## Task goal
Once the line with "max_freq_mhz = 256.0" is found in the data, output it and each following line exactly, up to and including the line with "synth_cell_types = 56", and nothing before or after.

## Supplied data
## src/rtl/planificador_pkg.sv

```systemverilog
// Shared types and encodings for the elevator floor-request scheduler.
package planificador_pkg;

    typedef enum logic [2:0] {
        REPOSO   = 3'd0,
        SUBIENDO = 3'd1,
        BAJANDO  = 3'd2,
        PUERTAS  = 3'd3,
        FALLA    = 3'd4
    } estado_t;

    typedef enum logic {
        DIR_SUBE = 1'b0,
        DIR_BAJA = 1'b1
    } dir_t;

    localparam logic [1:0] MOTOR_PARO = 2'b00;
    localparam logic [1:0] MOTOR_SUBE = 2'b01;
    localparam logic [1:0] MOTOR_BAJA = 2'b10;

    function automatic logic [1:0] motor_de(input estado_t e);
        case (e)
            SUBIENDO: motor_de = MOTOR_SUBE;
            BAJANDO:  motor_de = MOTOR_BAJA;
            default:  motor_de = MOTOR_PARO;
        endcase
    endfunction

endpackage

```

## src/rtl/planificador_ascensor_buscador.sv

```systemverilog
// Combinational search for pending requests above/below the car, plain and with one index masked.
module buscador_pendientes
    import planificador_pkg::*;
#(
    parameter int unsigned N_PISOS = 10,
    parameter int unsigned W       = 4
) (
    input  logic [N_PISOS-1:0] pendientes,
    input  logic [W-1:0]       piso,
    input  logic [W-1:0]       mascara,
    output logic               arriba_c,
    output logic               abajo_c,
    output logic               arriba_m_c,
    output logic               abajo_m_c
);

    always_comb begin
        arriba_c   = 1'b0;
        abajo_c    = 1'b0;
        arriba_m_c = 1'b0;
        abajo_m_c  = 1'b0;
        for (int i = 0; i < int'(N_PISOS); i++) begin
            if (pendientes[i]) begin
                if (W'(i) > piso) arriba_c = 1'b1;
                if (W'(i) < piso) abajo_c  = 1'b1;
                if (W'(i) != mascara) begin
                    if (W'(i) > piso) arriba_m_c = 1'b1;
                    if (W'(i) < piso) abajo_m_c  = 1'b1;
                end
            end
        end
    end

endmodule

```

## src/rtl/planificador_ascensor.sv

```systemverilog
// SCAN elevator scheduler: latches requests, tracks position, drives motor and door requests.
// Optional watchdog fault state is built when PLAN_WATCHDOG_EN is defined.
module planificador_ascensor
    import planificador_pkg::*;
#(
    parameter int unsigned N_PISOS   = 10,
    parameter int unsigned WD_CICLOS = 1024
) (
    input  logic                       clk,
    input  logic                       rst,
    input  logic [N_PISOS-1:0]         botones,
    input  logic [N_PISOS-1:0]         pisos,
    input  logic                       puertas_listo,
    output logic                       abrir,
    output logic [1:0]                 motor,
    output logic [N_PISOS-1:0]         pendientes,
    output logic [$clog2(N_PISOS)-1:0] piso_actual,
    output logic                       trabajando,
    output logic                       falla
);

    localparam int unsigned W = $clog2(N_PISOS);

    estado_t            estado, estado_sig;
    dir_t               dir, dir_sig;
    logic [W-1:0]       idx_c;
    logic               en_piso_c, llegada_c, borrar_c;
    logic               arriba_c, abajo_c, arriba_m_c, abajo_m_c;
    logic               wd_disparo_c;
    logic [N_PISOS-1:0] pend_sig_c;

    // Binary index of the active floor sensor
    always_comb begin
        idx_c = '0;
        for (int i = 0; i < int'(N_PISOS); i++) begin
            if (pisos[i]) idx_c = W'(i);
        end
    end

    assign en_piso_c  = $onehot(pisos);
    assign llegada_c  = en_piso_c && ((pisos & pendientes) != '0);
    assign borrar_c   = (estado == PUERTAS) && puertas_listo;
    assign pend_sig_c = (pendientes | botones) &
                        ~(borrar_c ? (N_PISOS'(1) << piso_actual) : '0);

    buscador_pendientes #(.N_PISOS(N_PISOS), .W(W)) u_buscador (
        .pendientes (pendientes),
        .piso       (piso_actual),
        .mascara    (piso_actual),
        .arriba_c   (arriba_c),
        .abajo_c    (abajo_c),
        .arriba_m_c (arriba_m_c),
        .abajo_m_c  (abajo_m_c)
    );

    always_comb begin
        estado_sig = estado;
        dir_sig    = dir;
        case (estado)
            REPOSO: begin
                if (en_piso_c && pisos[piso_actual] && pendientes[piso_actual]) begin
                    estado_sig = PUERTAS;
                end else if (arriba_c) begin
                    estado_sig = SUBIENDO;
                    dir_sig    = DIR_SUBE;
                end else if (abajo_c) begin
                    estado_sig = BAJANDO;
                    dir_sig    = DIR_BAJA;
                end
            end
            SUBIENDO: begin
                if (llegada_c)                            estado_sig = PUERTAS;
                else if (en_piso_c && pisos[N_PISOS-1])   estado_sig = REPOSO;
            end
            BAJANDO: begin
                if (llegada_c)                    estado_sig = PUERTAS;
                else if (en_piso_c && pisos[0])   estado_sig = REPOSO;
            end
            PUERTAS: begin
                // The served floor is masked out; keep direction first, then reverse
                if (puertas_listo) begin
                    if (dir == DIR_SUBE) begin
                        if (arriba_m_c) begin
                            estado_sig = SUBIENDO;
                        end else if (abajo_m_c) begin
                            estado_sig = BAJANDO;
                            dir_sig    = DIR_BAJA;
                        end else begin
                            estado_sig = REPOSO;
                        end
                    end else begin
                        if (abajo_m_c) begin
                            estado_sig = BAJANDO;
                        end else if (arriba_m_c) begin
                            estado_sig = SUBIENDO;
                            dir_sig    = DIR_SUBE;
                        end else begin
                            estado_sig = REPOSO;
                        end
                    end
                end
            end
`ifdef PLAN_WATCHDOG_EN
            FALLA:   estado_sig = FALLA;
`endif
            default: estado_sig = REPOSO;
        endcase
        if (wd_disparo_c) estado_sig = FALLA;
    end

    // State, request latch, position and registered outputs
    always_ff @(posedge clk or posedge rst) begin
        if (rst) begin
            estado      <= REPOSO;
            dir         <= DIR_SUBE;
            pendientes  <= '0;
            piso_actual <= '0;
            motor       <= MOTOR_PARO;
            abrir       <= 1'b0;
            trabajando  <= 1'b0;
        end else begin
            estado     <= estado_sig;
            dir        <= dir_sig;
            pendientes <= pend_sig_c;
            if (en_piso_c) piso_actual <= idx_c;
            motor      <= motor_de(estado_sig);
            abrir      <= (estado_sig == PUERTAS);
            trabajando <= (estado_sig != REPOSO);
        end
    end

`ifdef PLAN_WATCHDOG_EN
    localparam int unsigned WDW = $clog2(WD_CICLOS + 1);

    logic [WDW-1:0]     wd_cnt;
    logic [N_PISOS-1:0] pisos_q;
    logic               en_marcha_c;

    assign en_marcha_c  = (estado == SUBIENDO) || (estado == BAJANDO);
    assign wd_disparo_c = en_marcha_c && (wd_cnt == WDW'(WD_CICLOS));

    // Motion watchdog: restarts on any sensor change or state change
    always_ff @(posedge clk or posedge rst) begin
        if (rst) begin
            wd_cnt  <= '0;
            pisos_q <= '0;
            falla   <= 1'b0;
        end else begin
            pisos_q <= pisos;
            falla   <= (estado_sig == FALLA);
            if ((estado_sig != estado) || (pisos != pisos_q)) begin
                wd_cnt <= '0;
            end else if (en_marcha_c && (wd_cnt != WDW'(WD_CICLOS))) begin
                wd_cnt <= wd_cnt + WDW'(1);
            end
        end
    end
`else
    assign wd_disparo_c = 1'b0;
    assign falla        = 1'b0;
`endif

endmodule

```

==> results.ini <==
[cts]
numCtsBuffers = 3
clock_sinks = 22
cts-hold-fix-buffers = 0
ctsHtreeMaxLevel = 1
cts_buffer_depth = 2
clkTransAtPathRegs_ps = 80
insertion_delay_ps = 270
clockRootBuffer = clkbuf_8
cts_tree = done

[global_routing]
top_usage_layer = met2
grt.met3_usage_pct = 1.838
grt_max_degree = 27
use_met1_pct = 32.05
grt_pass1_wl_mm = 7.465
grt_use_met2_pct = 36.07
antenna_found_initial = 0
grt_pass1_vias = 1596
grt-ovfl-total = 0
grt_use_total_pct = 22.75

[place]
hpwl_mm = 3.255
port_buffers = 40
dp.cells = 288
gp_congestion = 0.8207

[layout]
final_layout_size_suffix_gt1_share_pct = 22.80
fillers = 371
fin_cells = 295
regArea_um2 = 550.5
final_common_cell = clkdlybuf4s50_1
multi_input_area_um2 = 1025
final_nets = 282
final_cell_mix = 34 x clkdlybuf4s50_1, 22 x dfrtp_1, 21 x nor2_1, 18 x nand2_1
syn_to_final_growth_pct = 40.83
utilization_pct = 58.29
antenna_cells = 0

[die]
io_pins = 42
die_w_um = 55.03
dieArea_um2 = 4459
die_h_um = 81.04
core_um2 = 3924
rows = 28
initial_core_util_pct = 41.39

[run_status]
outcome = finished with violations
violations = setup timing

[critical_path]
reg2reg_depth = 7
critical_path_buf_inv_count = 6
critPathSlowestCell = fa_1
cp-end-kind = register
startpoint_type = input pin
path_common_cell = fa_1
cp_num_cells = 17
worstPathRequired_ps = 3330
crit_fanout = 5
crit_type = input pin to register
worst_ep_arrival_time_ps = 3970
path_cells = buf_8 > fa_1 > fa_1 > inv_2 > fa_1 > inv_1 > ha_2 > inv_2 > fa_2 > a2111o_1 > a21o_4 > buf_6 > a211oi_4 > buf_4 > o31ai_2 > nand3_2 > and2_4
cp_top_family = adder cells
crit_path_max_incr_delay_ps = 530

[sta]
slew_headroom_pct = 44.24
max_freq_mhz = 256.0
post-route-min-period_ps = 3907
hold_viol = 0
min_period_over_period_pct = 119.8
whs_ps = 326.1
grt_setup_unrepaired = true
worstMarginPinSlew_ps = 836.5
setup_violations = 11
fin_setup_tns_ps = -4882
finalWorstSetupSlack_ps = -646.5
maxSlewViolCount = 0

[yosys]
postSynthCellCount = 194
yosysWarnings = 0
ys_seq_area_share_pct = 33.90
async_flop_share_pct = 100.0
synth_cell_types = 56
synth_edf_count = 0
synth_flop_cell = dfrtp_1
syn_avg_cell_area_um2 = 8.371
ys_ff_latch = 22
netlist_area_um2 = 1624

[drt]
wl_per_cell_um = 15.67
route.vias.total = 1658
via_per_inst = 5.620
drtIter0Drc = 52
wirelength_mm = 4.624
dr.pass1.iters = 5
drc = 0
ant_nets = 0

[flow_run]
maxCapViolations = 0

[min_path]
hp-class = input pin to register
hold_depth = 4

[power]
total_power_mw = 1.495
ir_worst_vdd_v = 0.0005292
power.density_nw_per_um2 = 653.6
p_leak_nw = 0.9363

## Result below
max_freq_mhz = 256.0
post-route-min-period_ps = 3907
hold_viol = 0
min_period_over_period_pct = 119.8
whs_ps = 326.1
grt_setup_unrepaired = true
worstMarginPinSlew_ps = 836.5
setup_violations = 11
fin_setup_tns_ps = -4882
finalWorstSetupSlack_ps = -646.5
maxSlewViolCount = 0

[yosys]
postSynthCellCount = 194
yosysWarnings = 0
ys_seq_area_share_pct = 33.90
async_flop_share_pct = 100.0
synth_cell_types = 56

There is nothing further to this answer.